Records from a collection ::

____

`config.mk`:
```
export PLATFORM = sky130hd
export DESIGN_NAME = p1284_negotiator
export DESIGN_NICKNAME = d
export VERILOG_FILES = /design/src/rtl/p1284_pkg.sv /design/src/rtl/p1284_sync.sv /design/src/rtl/p1284_tick.sv /design/src/rtl/p1284_wait.sv /design/src/rtl/p1284_negotiator.sv
export SDC_FILE = /design/constraint.sdc
export NUM_CORES = 1
export LEC_CHECK = 0
export BUFFER_PORTS_ARGS = -buffer_cell sky130_fd_sc_hd__buf_2
export CAP_MARGIN = 20
export CORE_MARGIN = 2
export CORE_UTILIZATION = 45
export DETAILED_ROUTE_END_ITERATION = 8
export PLACE_DENSITY = 0.67
export SYNTH_ARGS = -nofsm -noshare
export SYNTH_HDL_FRONTEND = slang
export SYNTH_HIERARCHICAL = 1
export SYNTH_SLANG_ARGS = --single-unit
```
`constraint.sdc`:
```
create_clock -name clk -period 7.24 [get_ports clk]
set_clock_uncertainty 0.2 [all_clocks]
set_input_delay 1.448 -clock clk [delete_from_list [all_inputs] [get_ports clk]]
set_output_delay 1.448 -clock clk [all_outputs]
set_load 0.005 [all_outputs]
```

____

WHAT YOU HAVE TO DO :: All the lines above must appear again in the answer, word for word.

WORKED SOLUTION ::
`config.mk`:
```
export PLATFORM = sky130hd
export DESIGN_NAME = p1284_negotiator
export DESIGN_NICKNAME = d
export VERILOG_FILES = /design/src/rtl/p1284_pkg.sv /design/src/rtl/p1284_sync.sv /design/src/rtl/p1284_tick.sv /design/src/rtl/p1284_wait.sv /design/src/rtl/p1284_negotiator.sv
export SDC_FILE = /design/constraint.sdc
export NUM_CORES = 1
export LEC_CHECK = 0
export BUFFER_PORTS_ARGS = -buffer_cell sky130_fd_sc_hd__buf_2
export CAP_MARGIN = 20
export CORE_MARGIN = 2
export CORE_UTILIZATION = 45
export DETAILED_ROUTE_END_ITERATION = 8
export PLACE_DENSITY = 0.67
export SYNTH_ARGS = -nofsm -noshare
export SYNTH_HDL_FRONTEND = slang
export SYNTH_HIERARCHICAL = 1
export SYNTH_SLANG_ARGS = --single-unit
```
`constraint.sdc`:
```
create_clock -name clk -period 7.24 [get_ports clk]
set_clock_uncertainty 0.2 [all_clocks]
set_input_delay 1.448 -clock clk [delete_from_list [all_inputs] [get_ports clk]]
set_output_delay 1.448 -clock clk [all_outputs]
set_load 0.005 [all_outputs]
```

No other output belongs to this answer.